Hi folks. I'm looking for advice for the best possible quant I can run on 2x RTX4090s + 256GB RAM at 128K context.
I can run UD-Q2_K_XL @ 128K context with -ot ".ffn_.*_exps.=CPU", but I would like to offload fewer layers to CPU to speed up prefill and generation. Right now I'm getting about 10-14 token/s generation (and ~400-600 tokens/s prefill).
Here's what I'm running right now:
./llama.cpp/llama-server \
--model unsloth/GLM-4.6-GGUF/UD-Q2_K_XL/GLM-4.6-UD-Q2_K_XL-00001-of-00003.gguf \
--alias glm-4.6 \
--no-webui \
--threads 32 \
--ctx-size 128000 \
--no-context-shift \
--n-gpu-layers 99 \
-ot ".ffn_.*_exps.=CPU" \
--flash-attn on \
--batch-size 8192 \
--ubatch-size 8192 \
--cache-type-k q4_0 \
--cache-type-v q4_0 \
--temp 1.0 \
--min-p 0.0 \
--top-p 0.95 \
--top-k 40 \
--jinja \
--no-mmap \
--cache-reuse 256 \
--prio 2 \
--parallel 1 \
--host 0.0.0.0 \
--port 3001
10-14 token/s is too slow to be practical. I am willing to take a small hit on quality for faster generation. Does anyone have any recommendations?

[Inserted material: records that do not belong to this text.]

Background: an optimization exercise with open tools, aiming at small area, a short achievable clock period and few clock cycles per item. Do not read the settings as production practice.
At most, simulation tests tie the RTL to the original design; equivalence was not proved.
Only the layout flow was run in run 2; the RTL was not checked for function there.

==> design.v <==
module assignment (
    input logic clk,
    input logic NRST,
    input logic start,
    input logic [10:0] A,
    input logic [10:0] B,
    output logic [20:0] result,
    output logic ready
);
    logic [10:0] a_value;
    logic [10:0] b_value;
    int b_dec_value;
    logic [20:0] mul_value;
    logic [11:0] bcd;
    logic [10:0] binary_round_0;
    logic [10:0] binary_round_1;
    logic [10:0] binary_round_2;
    logic [20:0] accumlator;
    logic [1:0] state;
    always_ff @(posedge clk or negedge NRST) begin 
        if (NRST == 0) begin 
            result <= 0;
            ready <= 0;
            a_value <= 0;
            b_value <= 0;
            b_dec_value <= 0;
            mul_value <= 0;
            binary_round_0 <= 0;
            binary_round_1 <= 0;
            binary_round_2 <= 0;
            accumlator <= 0;
            state <= 0;
        end else if (start == 1) begin
            if (state == 0) begin 
                ready <= 0;
                accumlator <= 0;
                a_value <= A;
                b_value <= B;
                b_dec_value <= B; 
                state <= 1;
            end else if (state == 1) begin 
                binary_round_0 <= b_dec_value % 10; 
                binary_round_1 <= (b_dec_value / 10) % 10;
                binary_round_2 <= (b_dec_value / 100) % 10;
                mul_value <= $unsigned(a_value) * $unsigned(b_dec_value % 10);
                accumlator <= accumlator + $unsigned(a_value) * $unsigned(b_dec_value % 10);
                state <= 2;
            end else if (state == 2) begin 
                mul_value <= $unsigned(a_value) * $unsigned(binary_round_1) * 10;
                accumlator <= accumlator + $unsigned(a_value) * $unsigned(binary_round_1) * 10;
                state <= 3;
            end else if (state == 3) begin 
                mul_value <= $unsigned(a_value) * $unsigned(binary_round_2) * 100;
                accumlator <= accumlator + $unsigned(a_value) * $unsigned(binary_round_2) * 100;
                result <= accumlator + $unsigned(a_value) * $unsigned(binary_round_2) * 100;
                ready <= 1;
                state <= 0;
            end 
        end 
    end 
endmodule
This design comes from an exercise in tuning for small area and a short achievable clock period on the open sky130 flow, not from production work.
At most, simulation tests tie the RTL to the original design; equivalence was not proved.
Power is estimated from default activity; no workload was simulated.

== xenon ==
// cordic
module cordic (
    input wire signed [31:0] angle,
    input wire clk, reset,
    output wire signed [31:0] x, y
);
Size: about 670 cells after synthesis, ~99 flip-flops, roughly 98 I/O pins.
export LEC_CHECK = 0
export ABC_AREA = 1
export CAP_MARGIN = 20
export CORE_MARGIN = 2
export CORE_UTILIZATION = 65
export CTS_BUF_LIST = sky130_fd_sc_hd__clkbuf_4 sky130_fd_sc_hd__clkbuf_8
export SETUP_SLACK_MARGIN = 2.85
export SLEW_MARGIN = 20
create_clock -name core_clock -period 5.0 [get_ports {clk}]
standard.sh (not shown) runs the stock make flow with config.mk's settings and CLKGATE_MAP_FILE= SYNTH_SCRIPT=/design/flow/synth_recipe.tcl, a recipe that flattens the netlist after the stock synthesis.
==> flow/flow/run.sh <==
#!/bin/bash
# Standard ORFS layout, except that the port buffers are plain buffers
# (buf_1) instead of the delay cells buffer_ports picks by default.
set -euo pipefail
export BUFFER_PORTS_ARGS="-buffer_cell sky130_fd_sc_hd__buf_1"
bash standard.sh finish > flow_standard.log 2>&1
> inputs changed (xenon -> umber)
Settings: CORE_UTILIZATION changed from 65 to 60; SETUP_SLACK_MARGIN changed from 2.85 to 2.9; GPL_TIMING_DRIVEN newly set to 0.
==> results.txt <==
- [compare] base=xenon new=umber: worst hold margin decreased by 14 ps relative to the old numbers; clock insertion delay at the later pin of the skew report closely matched the old numbers.
- umber vs. xenon: time the worst path needs with I/O delays and setup increased 81 ps, area taken by flip-flops and latches essentially unchanged, number of nets in the final layout increased 8.4%.
- On fmax, xenon beats umber.
diff inputs: umber => tundra
Settings: swapping 20 for 0 in CAP_MARGIN; clearing GPL_TIMING_DRIVEN, which used to be 0; swapping 20 for 0 in SLEW_MARGIN.
### Flow results
Higher portion of the layout cell area used by clock cells among umber and tundra: tundra. Re combinational power: umber and tundra aren't equal, and the lower value belongs to tundra. Against umber, tundra comes in 56 ps higher on worst-case setup slack after placement. Taking umber as the reference point, the area added between synthesis and finish of tundra falls by 16 points.
Input changes introduced in onyx (baseline for comparison: tundra):
Settings: changing CAP_MARGIN from 0 to 20; changing SETUP_SLACK_MARGIN from 2.9 to 2.8; changing SLEW_MARGIN from 0 to 20.
## What came out
Post-synthesis cell area: onyx vs tundra identical
onyx vs tundra, timing-limited maximum frequency went down by about 2.6%.
There was hardly any difference in average size of a mapped cell between tundra and onyx.
| finished layout cell area | onyx vs tundra | better |
Going from tundra to onyx, fraction of layout instances using a drive strength above 1 went down by 0.79 points, amount of wire on met2 after detailed routing saw little to no change, global-route usage neither gained nor lost much.
Between tundra and onyx, the clock buffer count in the final layout figures differ only marginally.
~same worst-skew pair later-pin latency in onyx and tundra
Compared with tundra, onyx shows cell count lower by 4.
Looking at critical path depth, onyx sits 7 above tundra.


Setup of exp/umber:
Another version of the RTL of cordic (not shown whole).
Size in the first run: roughly 660 cells after synthesis, about 99 flip-flops, ~98 I/O pins, about 5000 µm² of cells after synthesis.
==> flow/config.mk <==
export PLATFORM = sky130hd
export DESIGN_NAME = cordic
export DESIGN_NICKNAME = cordic
export VERILOG_FILES = /design/flow/design.v
export SDC_FILE = /design/flow/constraint.sdc
export NUM_CORES = 4
export LEC_CHECK = 0
export ABC_AREA = 1
export CAP_MARGIN = 20
export CORE_MARGIN = 2
export CORE_UTILIZATION = 60
export CTS_BUF_LIST = sky130_fd_sc_hd__clkbuf_4 sky130_fd_sc_hd__clkbuf_8
export SETUP_SLACK_MARGIN = 2.85
export SLEW_MARGIN = 20
==> flow/constraint.sdc <==
create_clock -name core_clock -period 5.0 [get_ports {clk}]
set_input_delay 1.0000 -clock core_clock [delete_from_list [all_inputs] [get_ports {clk}]]
set_output_delay 1.0000 -clock core_clock [all_outputs]
set_load 0.01 [all_outputs]
Scripts as last shown in full above: flow/flow/run.sh
exp/umber completed end to end with timing, DRC and antenna clean.
For exp/delta, these inputs were changed with respect to exp/umber:
# exp/umber
export LEC_CHECK = 0
export ABC_AREA = 1
export CAP_MARGIN = 20
export CORE_MARGIN = 2
export CORE_UTILIZATION = 60
export CTS_BUF_LIST = sky130_fd_sc_hd__clkbuf_4 sky130_fd_sc_hd__clkbuf_8
export SETUP_SLACK_MARGIN = 2.85
export SLEW_MARGIN = 20
create_clock -name core_clock -period 5.0 [get_ports {clk}]
# exp/delta
export LEC_CHECK = 0
export ABC_AREA = 1
export CAP_MARGIN = 20
export CORE_MARGIN = 2
export CORE_UTILIZATION = 60
export CTS_BUF_LIST = sky130_fd_sc_hd__clkbuf_4 sky130_fd_sc_hd__clkbuf_8
export SETUP_SLACK_MARGIN = 3.0
export SLEW_MARGIN = 20
create_clock -name core_clock -period 5.0 [get_ports {clk}]
Compare exp/umber and exp/delta | combinational group power higher: exp/delta. Summary of exp/delta over exp/umber: areal power density over the cells fell 8.6%; sequential group share of total power fell 1.1 points; cell area rose about 12%; largest driver fanout on the critical path rose 9. Diff exp/umber and exp/delta: wire length lower in exp/umber. exp/delta vs exp/umber: area overhead of the layout relative to synthesis up.
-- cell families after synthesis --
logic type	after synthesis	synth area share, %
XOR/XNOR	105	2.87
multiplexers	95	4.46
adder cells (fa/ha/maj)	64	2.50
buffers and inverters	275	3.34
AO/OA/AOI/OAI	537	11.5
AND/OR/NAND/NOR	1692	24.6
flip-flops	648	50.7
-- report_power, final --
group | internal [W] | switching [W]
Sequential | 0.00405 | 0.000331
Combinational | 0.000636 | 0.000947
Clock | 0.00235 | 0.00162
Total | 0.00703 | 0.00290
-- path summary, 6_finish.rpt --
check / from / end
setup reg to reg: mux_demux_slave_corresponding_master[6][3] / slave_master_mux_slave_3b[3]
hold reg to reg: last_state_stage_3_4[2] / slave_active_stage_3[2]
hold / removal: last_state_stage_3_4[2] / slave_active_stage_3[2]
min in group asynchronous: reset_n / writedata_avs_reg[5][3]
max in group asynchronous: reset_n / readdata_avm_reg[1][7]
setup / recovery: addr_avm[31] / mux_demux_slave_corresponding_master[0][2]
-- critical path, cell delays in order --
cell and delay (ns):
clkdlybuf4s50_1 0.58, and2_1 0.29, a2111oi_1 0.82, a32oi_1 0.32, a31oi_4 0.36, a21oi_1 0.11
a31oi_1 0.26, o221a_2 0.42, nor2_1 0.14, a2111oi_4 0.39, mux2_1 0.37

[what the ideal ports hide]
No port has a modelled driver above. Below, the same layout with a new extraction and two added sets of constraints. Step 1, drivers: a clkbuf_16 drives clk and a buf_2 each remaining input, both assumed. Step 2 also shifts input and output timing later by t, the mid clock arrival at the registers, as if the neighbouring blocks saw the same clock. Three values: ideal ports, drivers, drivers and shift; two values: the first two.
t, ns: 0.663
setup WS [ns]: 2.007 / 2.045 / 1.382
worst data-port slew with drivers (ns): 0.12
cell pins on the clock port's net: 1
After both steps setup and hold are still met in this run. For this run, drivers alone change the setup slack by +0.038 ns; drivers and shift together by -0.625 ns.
What follows belongs to an exercise in optimizing a design on an open flow for small area, a short achievable clock period and few clock cycles per item; a production flow would make more cautious choices. In this exercise RTL edits were held to simulation tests only and were not proved equivalent to the original.

[flow/run.sh]
#!/bin/bash
# synth_recipe.tcl (not shown) runs the flow's synth.tcl, then flattens the netlist and writes it again
# the make line also repeats each setting of config.mk as NAME=value (left out here)
make -C /OpenROAD-flow-scripts/flow DESIGN_CONFIG=/design/flow/config.mk WORK_HOME=/design/flow/orfs CLKGATE_MAP_FILE= SYNTH_SCRIPT=/design/flow/synth_recipe.tcl finish
[flow/constraint.sdc]
create_clock -name core_clock -period 10.0 [get_ports {clk}]
set_input_delay 2.0000 -clock core_clock [delete_from_list [all_inputs] [get_ports {clk}]]
set_output_delay 2.0000 -clock core_clock [all_outputs]
set_load 0.01 [all_outputs]
[flow/design.v]
module LUT (
    input [3:0]       sel,
    input             en,
    input             clk,
    input             rst,
    output reg [31:0] value
);
    reg [31:0] mem1 [14:0];
    reg ON;
    always@(posedge clk or posedge rst)begin
        if(rst)begin
            mem1[0]<=32'b00101101000000000000000000000000;
            mem1[1]<=32'b00011010100100001111000011110101;
            mem1[2]<=32'b00001110000010010010011010100101;
            mem1[3]<=32'b00000111001000000010001111010000;
            mem1[4]<=32'b00000011100100110111101010111111;
            mem1[5]<=32'b00000001110010010101110010101101;
            mem1[6]<=32'b00000000111001001001001011100101;
            mem1[7]<=32'b00000000011100100010110100010110;
            mem1[8]<=32'b00000000001110010001110100111111;
            mem1[9]<=32'b00000000000111001100001111011101;
            mem1[10]<=32'b00000000000011100010010010000111;
            mem1[11]<=32'b00000000000001110010001010010000;
            mem1[12]<=32'b00000000000000111001000101111100;
            mem1[13]<=32'b00000000000000011110011001101110;
            mem1[14]<=32'b00000000000000001110010101010111;     
        end
    end
    always@(posedge clk or posedge rst)begin
        if(rst)begin
            ON <= 0;
        end
        else begin
            if(en)begin
                ON <= 1;
            end
        end
    end
    always@(*)begin
        if(ON)begin
            value = mem1[sel];
        end
        else 
            value = 0;
    end
endmodule
module R_CORDIC (
    input signed [31:0]      i_data_1, 
    input signed [31:0]      i_data_2,
    input signed [31:0]      angle,
    input                    en,
    input                    rst,
    input                    clk,
    input signed [31:0]      LUT,
    output reg signed [31:0] o_data_1,
    output reg signed [31:0] o_data_2,
    output reg               done_flag,
    output [3:0]             sel
);
    localparam signed [31:0] COS_ANG = 32'b00000000100110110111010011101111;  
    reg [3:0] counter;
    reg signed [31:0] buff_data_1;
    reg signed [31:0] buff_data_2;
    reg signed [31:0] buff_angle;
    wire signed [63:0] product1,product2;
    reg ON;
    always@(posedge clk or posedge rst)begin
        if(rst)begin
            buff_data_1 <=32'h0;
            buff_data_2 <=32'h0;
            done_flag   <= 0;
            buff_angle  <= 32'h0;
            o_data_1    <= 32'h0;
            o_data_2    <= 32'h0;
            counter     <= 0;
            ON          <=0;
        end
        else begin
            if(ON)begin
                if(counter == 15)begin
                    o_data_1 <= product1[31:0];
                    o_data_2 <= product2[31:0];
                    counter  <= 0;
                    done_flag <= 1;
                    buff_angle <=0;
                    ON <= 0;
                end
                else begin
                    if(counter == 0)begin
                        if(angle[31])begin
                            buff_data_1 <= i_data_1 - (i_data_2>>>(counter));
                            buff_data_2 <= i_data_2 + (i_data_1>>>(counter));
                            buff_angle  <= angle + LUT; 
                        end
                        else begin
                            buff_data_1 <= i_data_1 + (i_data_2>>>(counter));
                            buff_data_2 <= i_data_2 - (i_data_1>>>(counter));
                            buff_angle  <= angle - LUT;    
                        end
                    end
                    else begin
                        if(buff_angle[31])begin
                            buff_data_1 <= buff_data_1 - (buff_data_2>>>(counter));
                            buff_data_2 <= buff_data_2 + (buff_data_1>>>(counter));
                            buff_angle  <= buff_angle + LUT;
                        end
                        else begin
                            buff_data_1 <= buff_data_1 + (buff_data_2>>>(counter));
                            buff_data_2 <= buff_data_2 - (buff_data_1>>>(counter));
                            buff_angle  <= buff_angle - LUT;
                        end
                    end
                    counter <= counter + 1;
                end
            end
            if(en)begin
                ON <= 1;
                buff_angle <= angle;
            end
            if(done_flag)begin
                done_flag<=0;
                buff_angle<=0;
                buff_data_1<=0;
                buff_data_2<=0;
            end
        end
    end
    assign sel = counter;
    assign product1 = (COS_ANG*buff_data_1)>>>24;
    assign product2 = (COS_ANG*buff_data_2)>>>24;
endmodule
module R_CORDIC_Unit (
    input signed [31:0]      i_data_1, 
    input signed [31:0]      i_data_2,
    input signed [31:0]      angle,
    input                    en,
    input                    rst,
    input                    clk,
    output signed [31:0]     o_data_1,
    output signed [31:0]     o_data_2,
    output                   done_flag
);
    wire [31:0] LUT1;
    wire [3:0]  sel;    
    R_CORDIC rotcor (
        .i_data_1(i_data_1),
        .i_data_2(i_data_2),
        .angle(angle),
        .en(en),
        .rst(rst),
        .clk(clk),
        .LUT(LUT1),
        .o_data_1(o_data_1),
        .o_data_2(o_data_2),
        .done_flag(done_flag),
        .sel(sel)
    );
    LUT lut (
        .sel(sel),
        .en(en),
        .clk(clk),
        .rst(rst),
        .value(LUT1)
    );
endmodule
[flow/config.mk]
export PLATFORM = sky130hd
export DESIGN_NAME = R_CORDIC_Unit
export DESIGN_NICKNAME = R_CORDIC_Unit
export VERILOG_FILES = /design/flow/design.v
export SDC_FILE = /design/flow/constraint.sdc
export NUM_CORES = 4
export LEC_CHECK = 0
export CAP_MARGIN = 20
export CORE_MARGIN = 2
export CORE_UTILIZATION = 40
export SLEW_MARGIN = 20
Background: an optimization exercise with open tools, aiming at small area and a short achievable clock period. Do not read the settings as production practice.
Only simulation tests tie the RTL to the original design; equivalence was not proved.

`flow/design.v`:
```
`timescale 1ns / 1ps
module fm_mult (
    input                    CLK ,
    input      signed [15:0] A   ,
    input      signed [15:0] B   ,
    output reg signed [31:0] P
);
always @(posedge CLK)
    P <= A * B ;
endmodule
`timescale 1ns / 1ps
module conv2d#(
    parameter   CONV_WIDTH      = 'd8 ,
    parameter   CONV_HEIGHT     = 'd8 
)(
    input clk   ,
    input rst_n ,
    input                matrix_vsync ,
    input                matrix_href  ,
    input        [6:0]   matrix_h_cnt       ,
    input        [6:0]   matrix_v_cnt       ,
    input signed [15:0]   conv_bias   ,
    input        [143:0]  fm_data     ,
    input        [143:0]  conv_weight ,
    output reg        [6:0]  conv_h_cnt ,
    output reg        [6:0]  conv_v_cnt ,
    output reg               conv_href  ,
    output reg               conv_vsync ,
    output reg signed [31:0] conv_result 
);
wire    signed  [31:00] mult_result11 ;
wire    signed  [31:00] mult_result12 ;
wire    signed  [31:00] mult_result13 ;
wire    signed  [31:00] mult_result21 ;
wire    signed  [31:00] mult_result22 ;
wire    signed  [31:00] mult_result23 ;
wire    signed  [31:00] mult_result31 ;
wire    signed  [31:00] mult_result32 ;
wire    signed  [31:00] mult_result33 ;
reg                     matrix_vsync_r;
reg                     matrix_href_r ;
reg        [6:0]        conv_h_cnt_r  ;
reg        [6:0]        conv_v_cnt_r  ; 
always @(posedge clk or negedge rst_n)begin
    if(!rst_n)begin
        matrix_vsync_r <= 0 ;
        matrix_href_r  <= 0 ;
        conv_href      <= 0 ;
        conv_vsync     <= 0 ;
        conv_h_cnt_r   <= 0 ;
        conv_v_cnt_r   <= 0 ;
        conv_h_cnt     <= 0 ;
        conv_v_cnt     <= 0 ;
    end
    else begin
        matrix_vsync_r <= matrix_vsync   ;
        matrix_href_r  <= matrix_href    ;
        conv_href      <= matrix_href_r  ;
        conv_vsync     <= matrix_vsync_r ;
        conv_h_cnt_r   <= matrix_h_cnt   ;
        conv_v_cnt_r   <= matrix_v_cnt   ;
        conv_h_cnt     <= conv_h_cnt_r   ;
        conv_v_cnt     <= conv_v_cnt_r   ; 
    end
end
always @(posedge clk or negedge rst_n)begin
    if(!rst_n)
        conv_result <= 0 ;
    else
        conv_result <= mult_result11 + mult_result12 + mult_result13
                     + mult_result21 + mult_result22 + mult_result23
                     + mult_result31 + mult_result32 + mult_result33 + conv_bias ;
end
fm_mult mult11 (
  .CLK      (clk                  ),     
  .A        (conv_weight[143:128] ),     
  .B        (fm_data[143:128]     ),      
  .P        (mult_result11        )      
);
fm_mult mult12 (
  .CLK      (clk                  ),     
  .A        (conv_weight[127:112] ),     
  .B        (fm_data[127:112]     ),      
  .P        (mult_result12        )      
);
fm_mult mult13 (
  .CLK      (clk                  ),     
  .A        (conv_weight[111:96]  ),     
  .B        (fm_data[111:96]      ),      
  .P        (mult_result13        )      
);
fm_mult mult21 (
  .CLK      (clk                  ),     
  .A        (conv_weight[95:80]   ),      
  .B        (fm_data[95:80]       ),      
  .P        (mult_result21        )      
);
fm_mult mult22 (
  .CLK      (clk                  ),     
  .A        (conv_weight[79:64]   ),      
  .B        (fm_data[79:64]       ),      
  .P        (mult_result22        )      
);
fm_mult mult23 (
  .CLK      (clk                  ),     
  .A        (conv_weight[63:48]   ),      
  .B        (fm_data[63:48]       ),      
  .P        (mult_result23        )      
);
fm_mult mult31 (
  .CLK      (clk                  ),     
  .A        (conv_weight[47:32]   ),     
  .B        (fm_data[47:32]       ),      
  .P        (mult_result31        )      
);
fm_mult mult32 (
  .CLK      (clk                  ),     
  .A        (conv_weight[31:16]   ),     
  .B        (fm_data[31:16]       ),      
  .P        (mult_result32        )      
);
fm_mult mult33 (
  .CLK      (clk                  ),     
  .A        (conv_weight[15:0]    ),     
  .B        (fm_data[15:0]        ),      
  .P        (mult_result33        )      
);
endmodule
```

@juanquivilla remove KV cache quantization for now - it uses more vram and is also slower - I need to report this to llama.cpp.
To offload more layers see https://docs.unsloth.ai/models/deepseek-v3.1-how-to-run-locally#improving-generation-speed
Thanks a ton Daniel.
Interestingly enough, 4-bit quant for KV uses less VRAM for me, a bit less. I had to drop the ubatch and batch sizes to 4096 when removing KV cache in order to be able to run the model. I do get 1-2 tokens per second faster generation! But prefill is about 20% slower with the smaller batch/ubatch size.
I compiled the latest version of llama.cpp today, for whatever that's worth.
Thanks again for your advice and the fantastic unsloth work!
You can use binary search for offloading as max layers as possible. I've posted my llama.cpp scripts here https://github.com/ollama/ollama/issues/9957.
For example on my system with 128 GB RAM and 16 GB VRAM I am able to use only IQ2_XXS quant and lower quants.
That's fantastic, thanks for pointing me towards that Andrey. I'll give it a whirl tonight for my use-case. This is exactly what I was looking for.